La Regione Toscana mette a disposizione una dotazione complessiva di 21.436.703 euro per sostenere le PMI localizzate sul territorio regionale attraverso sovvenzioni a fondo perduto sotto forma di contributo in conto interessi e in conto commissioni di garanzia, applicate ai finanziamenti di importo fino a 50.000 euro erogati dai soggetti finanziatori individuati dalla Regione. La misura è attiva con procedura a sportello fino a esaurimento risorse.
Chi può candidarsi
Il bando è strutturato in due linee di intervento, ciascuna dedicata a una specifica platea di beneficiari:
- Linea A – riservata alla creazione di nuove imprese a titolarità o prevalenza giovanile, femminile, oppure costituite da soggetti destinatari di ammortizzatori sociali.
- Linea B – dedicata alle PMI già costituite e operative in Toscana, indipendentemente dal settore di appartenenza nell'ambito del supporto alle imprese.

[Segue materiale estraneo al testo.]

`config.mk`:
```
export PLATFORM = sky130hd
export DESIGN_NAME = midi_rx_parser
export DESIGN_NICKNAME = d
export VERILOG_FILES = /design/src/rtl/midi_pkg.sv /design/src/rtl/midi_rx_uart.sv /design/src/rtl/midi_rx_parser.sv
export SDC_FILE = /design/constraint.sdc
export NUM_CORES = 1
export LEC_CHECK = 0
export BUFFER_PORTS_ARGS = -buffer_cell sky130_fd_sc_hd__buf_2
export CAP_MARGIN = 5
export CELL_PAD_IN_SITES_DETAIL_PLACEMENT = 1
export CELL_PAD_IN_SITES_GLOBAL_PLACEMENT = 1
export CORE_UTILIZATION = 43
export DETAILED_ROUTE_END_ITERATION = 12
export PLACE_DENSITY = 0.77
export RECOVER_POWER = 100
export SLEW_MARGIN = 40
export SYNTH_ARGS = -nofsm -noshare
export SYNTH_HDL_FRONTEND = slang
export SYNTH_SLANG_ARGS = --single-unit
```
`constraint.sdc`:
```
create_clock -name clk_i -period 1.99 [get_ports clk_i]
set_input_delay 0.199 -clock clk_i [delete_from_list [all_inputs] [get_ports clk_i]]
set_output_delay 0.199 -clock clk_i [all_outputs]
set_load 0.02 [all_outputs]
```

Requisito comune è la localizzazione dell'unità operativa in Toscana e il rispetto della dimensione di piccola o media impresa secondo i parametri europei. L'agevolazione si applica esclusivamente ai finanziamenti concessi dagli istituti convenzionati con la Regione.
Come e quando
L'agevolazione consiste in un contributo a fondo perduto che abbatte gli interessi del finanziamento e le commissioni dovute al soggetto garante, riducendo il costo complessivo del credito per l'impresa beneficiaria. L'importo massimo del finanziamento agevolabile è pari a 50.000 euro per impresa.
Il bando opera in modalità a sportello: le domande vengono istruite secondo l'ordine cronologico di presentazione fino all'esaurimento della dotazione finanziaria. La scadenza puntuale non è indicata: lo stato risulta aperto e la presentazione resta possibile finché sono disponibili risorse. La richiesta va veicolata attraverso i soggetti finanziatori convenzionati con la Regione Toscana, contestualmente alla domanda di prestito.
Prima di presentare la domanda è consigliato verificare l'elenco aggiornato degli intermediari aderenti e la modulistica ufficiale sul portale della Regione Toscana, controllando inoltre i requisiti specifici della Linea A o della Linea B in funzione del profilo del richiedente.